Mexico y panetùn: il Cartello non perdona

Santa Muerte – Mi Familia, Mi Sangre (Autoprodotto, 2010)

Loro sono i rock’n’roll caballeros dell’hinterland meneghino e non temono nulla – a parte, forse, le letali salsicce della Trattoria il Buongustaio, che stendono i talebani solo con l’odore, figuratevi a mangiarle. Veterani di esperienze in diverse band, questi ragazzi-non-più-ragazzi danno merda a tanti gruppi di giovanissimi, perché hanno tiro, passione e soprattutto il sense of humour di chi ne ha viste tante e ha deciso che, alla fine della fiera, le cose più importanti sono la musica e il piacere di suonarla.

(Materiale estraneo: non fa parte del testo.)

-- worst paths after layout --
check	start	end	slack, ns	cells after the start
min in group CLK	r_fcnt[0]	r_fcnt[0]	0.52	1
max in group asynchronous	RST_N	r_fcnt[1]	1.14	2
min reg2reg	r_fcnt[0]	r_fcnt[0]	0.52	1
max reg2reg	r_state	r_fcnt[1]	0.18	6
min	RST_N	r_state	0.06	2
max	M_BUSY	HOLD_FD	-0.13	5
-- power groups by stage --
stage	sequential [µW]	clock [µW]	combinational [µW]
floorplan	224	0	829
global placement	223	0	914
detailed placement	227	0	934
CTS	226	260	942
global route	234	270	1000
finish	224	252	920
File: src/rtl/ccc_lock_reset_seq.sv
// ccc_lock_reset_seq
// Turns the asynchronous PLL LOCK into a clean, registered reset for logic
// in the GL0 domain. Lock is synchronized, qualified for LOCK_STABLE_CYCLES,
// reset is held a further RST_HOLD_CYCLES, then released. Losing lock while
// running re-asserts reset on the same edge the FSM sees it and is logged in
// a sticky flag plus a saturating event counter.
module ccc_lock_reset_seq #(
    parameter int LOCK_STABLE_CYCLES = 16,
    parameter int RST_HOLD_CYCLES    = 8,
    parameter int TIMEOUT_CYCLES     = 65536,
    parameter int LOSS_CNT_W         = 8
) (
    input  logic                  clk,
    input  logic                  rst,
    input  logic                  lock,
    input  logic                  clr_lost,
    output logic                  rst_out,
    output logic                  ready,
    output logic                  lock_lost,
    output logic [LOSS_CNT_W-1:0] lock_loss_cnt,
    output logic                  lock_timeout
);

    // Stable/hold counters only ever reach N-1; the timeout counter must be
    // able to hold TIMEOUT_CYCLES itself.
    localparam int ST_W = (LOCK_STABLE_CYCLES > 1) ? $clog2(LOCK_STABLE_CYCLES) : 1;
    localparam int HD_W = (RST_HOLD_CYCLES > 1) ? $clog2(RST_HOLD_CYCLES) : 1;
    localparam int TO_W = $clog2(TIMEOUT_CYCLES + 1);

    localparam logic [ST_W-1:0] ST_LAST = ST_W'(LOCK_STABLE_CYCLES - 1);
    localparam logic [HD_W-1:0] HD_LAST = HD_W'(RST_HOLD_CYCLES - 1);
    localparam logic [TO_W-1:0] TO_MAX  = TO_W'(TIMEOUT_CYCLES);

    typedef enum logic [1:0] {
        WAIT_LOCK = 2'd0,
        STABLE    = 2'd1,
        HOLD      = 2'd2,
        RUN       = 2'd3
    } state_t;

    // Two-flop synchronizer; only lock_s is visible to the FSM.
    logic lock_p0;
    logic lock_s;

    state_t                state;
    state_t                state_next;
    logic [ST_W-1:0]       stable_cnt;
    logic [ST_W-1:0]       stable_cnt_next;
    logic [HD_W-1:0]       hold_cnt;
    logic [HD_W-1:0]       hold_cnt_next;
    logic [TO_W-1:0]       to_cnt;
    logic [TO_W-1:0]       to_cnt_next;
    logic [TO_W-1:0]       to_cnt_inc;
    logic                  timeout_next;
    logic                  lost_next;
    logic [LOSS_CNT_W-1:0] loss_cnt_next;

    // Saturating increment of the WAIT_LOCK timeout counter.
    function automatic logic [TO_W-1:0] sat_inc_to(input logic [TO_W-1:0] v);
        return (v == TO_MAX) ? v : v + TO_W'(1);
    endfunction

    // Saturating increment of the lock-loss event counter (sticks at all-ones).
    function automatic logic [LOSS_CNT_W-1:0] sat_inc_loss(input logic [LOSS_CNT_W-1:0] v);
        return (&v) ? v : v + LOSS_CNT_W'(1);
    endfunction

    // Synchronize the asynchronous PLL lock into the GL0 domain.
    always_ff @(posedge clk or posedge rst) begin
        if (rst) begin
            lock_p0 <= 1'b0;
            lock_s  <= 1'b0;
        end else begin
            lock_p0 <= lock;
            lock_s  <= lock_p0;
        end
    end

    // Next-state, counter and status logic for the lock qualification FSM.
    always_comb begin
        state_next      = state;
        stable_cnt_next = stable_cnt;
        hold_cnt_next   = hold_cnt;
        to_cnt_next     = to_cnt;
        timeout_next    = lock_timeout;
        lost_next       = lock_lost;
        loss_cnt_next   = lock_loss_cnt;
        to_cnt_inc      = sat_inc_to(to_cnt);

        // A clear is overridden below when a loss lands in the same cycle.
        if (clr_lost) begin
            lost_next     = 1'b0;
            loss_cnt_next = '0;
        end

        case (state)
            WAIT_LOCK: begin
                to_cnt_next = to_cnt_inc;
                if (to_cnt_inc == TO_MAX) begin
                    timeout_next = 1'b1;
                end
                if (lock_s) begin
                    state_next      = STABLE;
                    stable_cnt_next = '0;
                end
            end

            STABLE: begin
                if (!lock_s) begin
                    // Lock never reached RUN, so this is not a loss event.
                    state_next  = WAIT_LOCK;
                    to_cnt_next = '0;
                end else if (stable_cnt == ST_LAST) begin
                    state_next    = HOLD;
                    hold_cnt_next = '0;
                end else begin
                    stable_cnt_next = stable_cnt + ST_W'(1);
                end
            end

            HOLD: begin
                if (!lock_s) begin
                    state_next  = WAIT_LOCK;
                    to_cnt_next = '0;
                end else if (hold_cnt == HD_LAST) begin
                    state_next   = RUN;
                    timeout_next = 1'b0;
                end else begin
                    hold_cnt_next = hold_cnt + HD_W'(1);
                end
            end

            RUN: begin
                if (!lock_s) begin
                    state_next    = WAIT_LOCK;
                    to_cnt_next   = '0;
                    lost_next     = 1'b1;
                    loss_cnt_next = clr_lost ? LOSS_CNT_W'(1) : sat_inc_loss(lock_loss_cnt);
                end
            end

            default: begin
                state_next  = WAIT_LOCK;
                to_cnt_next = '0;
            end
        endcase
    end

    // State, counters and registered outputs; outputs follow the next state so
    // they change on the same edge as the state.
    always_ff @(posedge clk or posedge rst) begin
        if (rst) begin
            state         <= WAIT_LOCK;
            stable_cnt    <= '0;
            hold_cnt      <= '0;
            to_cnt        <= '0;
            rst_out       <= 1'b1;
            ready         <= 1'b0;
            lock_lost     <= 1'b0;
            lock_loss_cnt <= '0;
            lock_timeout  <= 1'b0;
        end else begin
            state         <= state_next;
            stable_cnt    <= stable_cnt_next;
            hold_cnt      <= hold_cnt_next;
            to_cnt        <= to_cnt_next;
            rst_out       <= (state_next != RUN);
            ready         <= (state_next == RUN);
            lock_lost     <= lost_next;
            lock_loss_cnt <= loss_cnt_next;
            lock_timeout  <= timeout_next;
        end
    end

endmodule
$ cat config.mk
export PLATFORM = sky130hd
export DESIGN_NAME = load_store_unit
export DESIGN_NICKNAME = d
export VERILOG_FILES = /design/src/rtl/load_store_unit_pkg.sv /design/src/rtl/load_store_unit_load_extend.sv /design/src/rtl/load_store_unit.sv
export SDC_FILE = /design/constraint.sdc
export NUM_CORES = 1
export LEC_CHECK = 0
export ABC_AREA = 0
export BUFFER_PORTS_ARGS = -buffer_cell sky130_fd_sc_hd__buf_2
export CAP_MARGIN = 20
export CORE_ASPECT_RATIO = 2
export CORE_MARGIN = 4
export CORE_UTILIZATION = 51
export CTS_BUF_LIST = sky130_fd_sc_hd__clkbuf_4 sky130_fd_sc_hd__clkbuf_8
export DETAILED_ROUTE_END_ITERATION = 16
export GPL_TIMING_DRIVEN = 0
export PLACE_DENSITY = 0.95
export SETUP_SLACK_MARGIN = 0.15
export SYNTH_ARGS = -nofsm -noshare
export SYNTH_HDL_FRONTEND = slang
export SYNTH_SLANG_ARGS = --single-unit
$ cat constraint.sdc
create_clock -name clk -period 4.7 [get_ports clk]
set_input_delay 0.705 -clock clk [delete_from_list [all_inputs] [get_ports clk]]
set_output_delay 0.705 -clock clk [all_outputs]
set_load 0.02 [all_outputs]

In questo cd casereccio e diy (rigorosamente registrato in presa diretta) i Santa Muerte si immortalano dando un’idea piuttosto precisa di ciò che il gruppo è dal vivo (anche se live è tutto più pulsante e divertente, con i siparietti e le introduzioni dei brani). Aspettatevi, dunque, una valanga di pezzi noti (da “Material Girl” di Madonna a “Havana Affair” dei Ramones, passando per “Stayin’ Alive” dei Bee Gees) stravolti, punkizzati, rockeggiati, velocizzati – oppure rivoltati come calzini (vedi “Havana affair” o la memorabile versione acustica di “Search & Destroy” che non è nel cd, ma gira su YouTube).

Andate a vederli dal vivo, questi punk cabaret veterans. Non vi deluderanno; più probabilmente vi lasceranno con un grosso interrogativo: “Ma perché tutte queste cover?”